== EXTRACTED INFORMATION ==

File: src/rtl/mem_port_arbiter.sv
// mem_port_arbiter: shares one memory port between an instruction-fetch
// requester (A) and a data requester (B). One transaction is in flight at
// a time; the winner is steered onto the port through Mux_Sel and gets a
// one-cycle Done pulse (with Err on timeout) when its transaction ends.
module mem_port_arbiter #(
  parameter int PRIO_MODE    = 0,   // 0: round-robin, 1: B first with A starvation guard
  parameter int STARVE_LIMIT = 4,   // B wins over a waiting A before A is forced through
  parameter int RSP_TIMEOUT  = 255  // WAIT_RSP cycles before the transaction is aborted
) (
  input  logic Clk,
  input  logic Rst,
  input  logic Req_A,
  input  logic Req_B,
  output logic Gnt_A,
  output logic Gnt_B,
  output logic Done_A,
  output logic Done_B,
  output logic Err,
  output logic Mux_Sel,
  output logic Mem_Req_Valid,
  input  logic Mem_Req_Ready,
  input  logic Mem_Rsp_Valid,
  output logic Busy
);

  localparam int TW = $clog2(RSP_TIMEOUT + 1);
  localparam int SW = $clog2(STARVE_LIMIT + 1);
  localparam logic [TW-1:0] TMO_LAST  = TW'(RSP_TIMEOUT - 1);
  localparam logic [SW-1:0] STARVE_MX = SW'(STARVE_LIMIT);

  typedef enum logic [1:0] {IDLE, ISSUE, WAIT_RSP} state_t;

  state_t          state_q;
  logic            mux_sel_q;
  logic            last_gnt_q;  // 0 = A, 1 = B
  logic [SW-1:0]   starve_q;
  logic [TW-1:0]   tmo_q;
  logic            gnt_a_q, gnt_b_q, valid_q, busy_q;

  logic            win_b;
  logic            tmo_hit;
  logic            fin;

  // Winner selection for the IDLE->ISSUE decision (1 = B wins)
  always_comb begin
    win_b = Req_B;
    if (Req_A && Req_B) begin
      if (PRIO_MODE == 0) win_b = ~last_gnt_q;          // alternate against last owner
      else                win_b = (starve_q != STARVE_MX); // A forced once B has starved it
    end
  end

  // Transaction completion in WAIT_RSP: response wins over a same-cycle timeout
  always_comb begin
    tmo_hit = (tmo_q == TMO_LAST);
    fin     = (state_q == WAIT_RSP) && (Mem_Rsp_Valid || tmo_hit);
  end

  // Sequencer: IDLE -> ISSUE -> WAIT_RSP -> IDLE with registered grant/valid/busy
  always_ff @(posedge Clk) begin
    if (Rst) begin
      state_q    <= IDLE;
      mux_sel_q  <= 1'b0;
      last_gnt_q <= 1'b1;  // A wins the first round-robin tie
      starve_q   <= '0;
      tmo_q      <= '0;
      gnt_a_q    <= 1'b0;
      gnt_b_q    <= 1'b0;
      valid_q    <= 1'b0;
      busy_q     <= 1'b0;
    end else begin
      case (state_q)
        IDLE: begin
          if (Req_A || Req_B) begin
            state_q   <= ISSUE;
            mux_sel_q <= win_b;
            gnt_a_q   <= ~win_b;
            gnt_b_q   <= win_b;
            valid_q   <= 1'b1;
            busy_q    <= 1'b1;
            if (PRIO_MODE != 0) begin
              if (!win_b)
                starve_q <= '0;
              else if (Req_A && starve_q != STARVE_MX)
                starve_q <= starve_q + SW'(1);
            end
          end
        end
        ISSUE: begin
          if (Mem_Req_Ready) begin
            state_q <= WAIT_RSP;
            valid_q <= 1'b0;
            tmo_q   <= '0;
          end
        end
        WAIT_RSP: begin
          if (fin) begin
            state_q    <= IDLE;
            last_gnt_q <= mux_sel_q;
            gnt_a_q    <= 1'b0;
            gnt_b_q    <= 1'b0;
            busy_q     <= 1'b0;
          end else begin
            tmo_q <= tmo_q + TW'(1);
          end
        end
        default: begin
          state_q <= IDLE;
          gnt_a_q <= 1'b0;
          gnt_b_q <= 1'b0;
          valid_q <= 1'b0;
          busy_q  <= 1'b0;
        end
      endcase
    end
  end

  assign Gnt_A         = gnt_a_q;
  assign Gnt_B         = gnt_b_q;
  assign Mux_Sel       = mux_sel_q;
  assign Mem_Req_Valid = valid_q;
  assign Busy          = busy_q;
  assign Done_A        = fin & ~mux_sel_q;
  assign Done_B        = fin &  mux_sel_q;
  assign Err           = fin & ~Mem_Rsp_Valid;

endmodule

===

■ REQUIREMENT:
Could you write out all the data exactly as it is given?

■ SOLVED EXERCISE:
File: src/rtl/mem_port_arbiter.sv
// mem_port_arbiter: shares one memory port between an instruction-fetch
// requester (A) and a data requester (B). One transaction is in flight at
// a time; the winner is steered onto the port through Mux_Sel and gets a
// one-cycle Done pulse (with Err on timeout) when its transaction ends.
module mem_port_arbiter #(
  parameter int PRIO_MODE    = 0,   // 0: round-robin, 1: B first with A starvation guard
  parameter int STARVE_LIMIT = 4,   // B wins over a waiting A before A is forced through
  parameter int RSP_TIMEOUT  = 255  // WAIT_RSP cycles before the transaction is aborted
) (
  input  logic Clk,
  input  logic Rst,
  input  logic Req_A,
  input  logic Req_B,
  output logic Gnt_A,
  output logic Gnt_B,
  output logic Done_A,
  output logic Done_B,
  output logic Err,
  output logic Mux_Sel,
  output logic Mem_Req_Valid,
  input  logic Mem_Req_Ready,
  input  logic Mem_Rsp_Valid,
  output logic Busy
);

  localparam int TW = $clog2(RSP_TIMEOUT + 1);
  localparam int SW = $clog2(STARVE_LIMIT + 1);
  localparam logic [TW-1:0] TMO_LAST  = TW'(RSP_TIMEOUT - 1);
  localparam logic [SW-1:0] STARVE_MX = SW'(STARVE_LIMIT);

  typedef enum logic [1:0] {IDLE, ISSUE, WAIT_RSP} state_t;

  state_t          state_q;
  logic            mux_sel_q;
  logic            last_gnt_q;  // 0 = A, 1 = B
  logic [SW-1:0]   starve_q;
  logic [TW-1:0]   tmo_q;
  logic            gnt_a_q, gnt_b_q, valid_q, busy_q;

  logic            win_b;
  logic            tmo_hit;
  logic            fin;

  // Winner selection for the IDLE->ISSUE decision (1 = B wins)
  always_comb begin
    win_b = Req_B;
    if (Req_A && Req_B) begin
      if (PRIO_MODE == 0) win_b = ~last_gnt_q;          // alternate against last owner
      else                win_b = (starve_q != STARVE_MX); // A forced once B has starved it
    end
  end

  // Transaction completion in WAIT_RSP: response wins over a same-cycle timeout
  always_comb begin
    tmo_hit = (tmo_q == TMO_LAST);
    fin     = (state_q == WAIT_RSP) && (Mem_Rsp_Valid || tmo_hit);
  end

  // Sequencer: IDLE -> ISSUE -> WAIT_RSP -> IDLE with registered grant/valid/busy
  always_ff @(posedge Clk) begin
    if (Rst) begin
      state_q    <= IDLE;
      mux_sel_q  <= 1'b0;
      last_gnt_q <= 1'b1;  // A wins the first round-robin tie
      starve_q   <= '0;
      tmo_q      <= '0;
      gnt_a_q    <= 1'b0;
      gnt_b_q    <= 1'b0;
      valid_q    <= 1'b0;
      busy_q     <= 1'b0;
    end else begin
      case (state_q)
        IDLE: begin
          if (Req_A || Req_B) begin
            state_q   <= ISSUE;
            mux_sel_q <= win_b;
            gnt_a_q   <= ~win_b;
            gnt_b_q   <= win_b;
            valid_q   <= 1'b1;
            busy_q    <= 1'b1;
            if (PRIO_MODE != 0) begin
              if (!win_b)
                starve_q <= '0;
              else if (Req_A && starve_q != STARVE_MX)
                starve_q <= starve_q + SW'(1);
            end
          end
        end
        ISSUE: begin
          if (Mem_Req_Ready) begin
            state_q <= WAIT_RSP;
            valid_q <= 1'b0;
            tmo_q   <= '0;
          end
        end
        WAIT_RSP: begin
          if (fin) begin
            state_q    <= IDLE;
            last_gnt_q <= mux_sel_q;
            gnt_a_q    <= 1'b0;
            gnt_b_q    <= 1'b0;
            busy_q     <= 1'b0;
          end else begin
            tmo_q <= tmo_q + TW'(1);
          end
        end
        default: begin
          state_q <= IDLE;
          gnt_a_q <= 1'b0;
          gnt_b_q <= 1'b0;
          valid_q <= 1'b0;
          busy_q  <= 1'b0;
        end
      endcase
    end
  end

  assign Gnt_A         = gnt_a_q;
  assign Gnt_B         = gnt_b_q;
  assign Mux_Sel       = mux_sel_q;
  assign Mem_Req_Valid = valid_q;
  assign Busy          = busy_q;
  assign Done_A        = fin & ~mux_sel_q;
  assign Done_B        = fin &  mux_sel_q;
  assign Err           = fin & ~Mem_Rsp_Valid;

endmodule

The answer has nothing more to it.